#### [Task requirements]
Search the data below for the string "while" and copy all lines where it shows up.

#### [Data section]
[src/rtl/tls_record_deframer_core.sv]
// TLS 1.3 record deframer.
// Throughput one byte per cycle while the queue is not full.
// Results pass through a FIFO_DEPTH-entry queue and a registered output stage.
// Input stalls only while the queue is full.
// Synchronous active-low reset: header phase, config to defaults, errors cleared.
// Depends on tlsd_pkg, tlsd_front, tlsd_fifo, tlsd_back.
module tls_record_deframer_core #(
    parameter int unsigned FIFO_DEPTH = 4
) (
    input  logic                               i_clk,
    input  logic                               i_rst_n,
    input  logic                               i_valid,
    output logic                               o_stall,
    input  logic                               i_action,
    input  logic [7:0]                         i_data_byte,
    output logic                               o_valid,
    input  logic                               i_stall,
    output logic [1:0]                         o_kind,
    output logic [7:0]                         o_payload_byte,
    output logic [7:0]                         o_record_type,
    output logic [15:0]                        o_record_length,
    output logic [63:0]                        o_record_sequence,
    output logic                               o_last,
    output logic [2:0]                         o_error_code,
    input  logic                               psel,
    input  logic                               penable,
    input  logic                               pwrite,
    input  logic [tlsd_pkg::CFG_ADDR_W-1:0]    paddr,
    input  logic [tlsd_pkg::CFG_DATA_W-1:0]    pwdata,
    output logic [tlsd_pkg::CFG_DATA_W-1:0]    prdata,
    output logic                               pready
);
    import tlsd_pkg::*;

    logic [15:0] r_max_len;
    logic        r_filter;
    logic [63:0] r_start_seq;
    logic        cfg_wr;
    logic [1:0]  cfg_idx;
    t_cfg        cfg;

    logic        accept;
    logic        push;
    logic        pop;
    logic        full;
    logic        empty;
    t_entry      wr_entry;
    t_entry      rd_entry;
    t_entry      out_entry;

    assign pready  = 1'b1;
    assign cfg_idx = paddr[4:3];
    assign cfg_wr  = psel && penable && pwrite;

    always_ff @(posedge i_clk) begin
        if (!i_rst_n) begin
            r_max_len   <= MAX_LEN_RST;
            r_filter    <= 1'b0;
            r_start_seq <= START_SEQ_RST;
        end else if (cfg_wr) begin
            unique case (cfg_idx)
                REG_MAX_LEN:   r_max_len   <= pwdata[15:0];
                REG_FILTER:    r_filter    <= pwdata[0];
                REG_START_SEQ: r_start_seq <= pwdata;
                default: ;
            endcase
        end
    end

    always_comb begin
        unique case (cfg_idx)
            REG_MAX_LEN:   prdata = {48'd0, r_max_len};
            REG_FILTER:    prdata = {63'd0, r_filter};
            REG_START_SEQ: prdata = r_start_seq;
            default:       prdata = '0;
        endcase
    end

    assign cfg.max_len   = r_max_len;
    assign cfg.filter    = r_filter;
    assign cfg.seq_load  = cfg_wr && (cfg_idx == REG_START_SEQ);
    assign cfg.seq_value = pwdata;

    assign o_stall = full;
    assign accept  = i_valid && !full;

    tlsd_front u_front (
        .i_clk       (i_clk),
        .i_rst_n     (i_rst_n),
        .i_cfg       (cfg),
        .i_accept    (accept),
        .i_action    (i_action),
        .i_data_byte (i_data_byte),
        .o_push      (push),
        .o_entry     (wr_entry)
    );

    tlsd_fifo #(
        .DEPTH (FIFO_DEPTH)
    ) u_fifo (
        .i_clk     (i_clk),
        .i_rst_n   (i_rst_n),
        .i_push    (push),
        .i_wr_data (wr_entry),
        .i_pop     (pop),
        .o_rd_data (rd_entry),
        .o_full    (full),
        .o_empty   (empty)
    );

    tlsd_back u_back (
        .i_clk     (i_clk),
        .i_rst_n   (i_rst_n),
        .i_empty   (empty),
        .i_rd_data (rd_entry),
        .o_pop     (pop),
        .i_stall   (i_stall),
        .o_valid   (o_valid),
        .o_entry   (out_entry)
    );

    assign o_kind            = out_entry.kind;
    assign o_payload_byte    = out_entry.payload_byte;
    assign o_record_type     = out_entry.record_type;
    assign o_record_length   = out_entry.record_length;
    assign o_record_sequence = out_entry.record_sequence;
    assign o_last            = out_entry.last;
    assign o_error_code      = out_entry.error_code;

endmodule
[config.mk]
export PLATFORM = sky130hd
export DESIGN_NAME = tls_record_deframer_core
export DESIGN_NICKNAME = d
export VERILOG_FILES = /design/src/rtl/tlsd_pkg.sv /design/src/rtl/tlsd_front.sv /design/src/rtl/tlsd_fifo.sv /design/src/rtl/tlsd_back.sv /design/src/rtl/tls_record_deframer_core.sv
export SDC_FILE = /design/constraint.sdc
export NUM_CORES = 1
export LEC_CHECK = 0
export ABC_AREA = 1
export CORE_ASPECT_RATIO = 0.9
export CORE_MARGIN = 2
export CORE_UTILIZATION = 53
export DETAILED_ROUTE_END_ITERATION = 16
export DONT_BUFFER_PORTS = 1
export PLACE_DENSITY = 0.71
export SLEW_MARGIN = 20
export SYNTH_ARGS = -nofsm -noshare
export SYNTH_HDL_FRONTEND = slang
export SYNTH_SLANG_ARGS = --single-unit
[constraint.sdc]
create_clock -name i_clk -period 10.6 [get_ports i_clk]
set_clock_uncertainty 0.15 [all_clocks]
set_input_delay 2.12 -clock i_clk [delete_from_list [all_inputs] [get_ports i_clk]]
set_output_delay 2.12 -clock i_clk [all_outputs]
set_load 0.01 [all_outputs]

#### [Exercise response]
// Throughput one byte per cycle while the queue is not full.
// Input stalls only while the queue is full.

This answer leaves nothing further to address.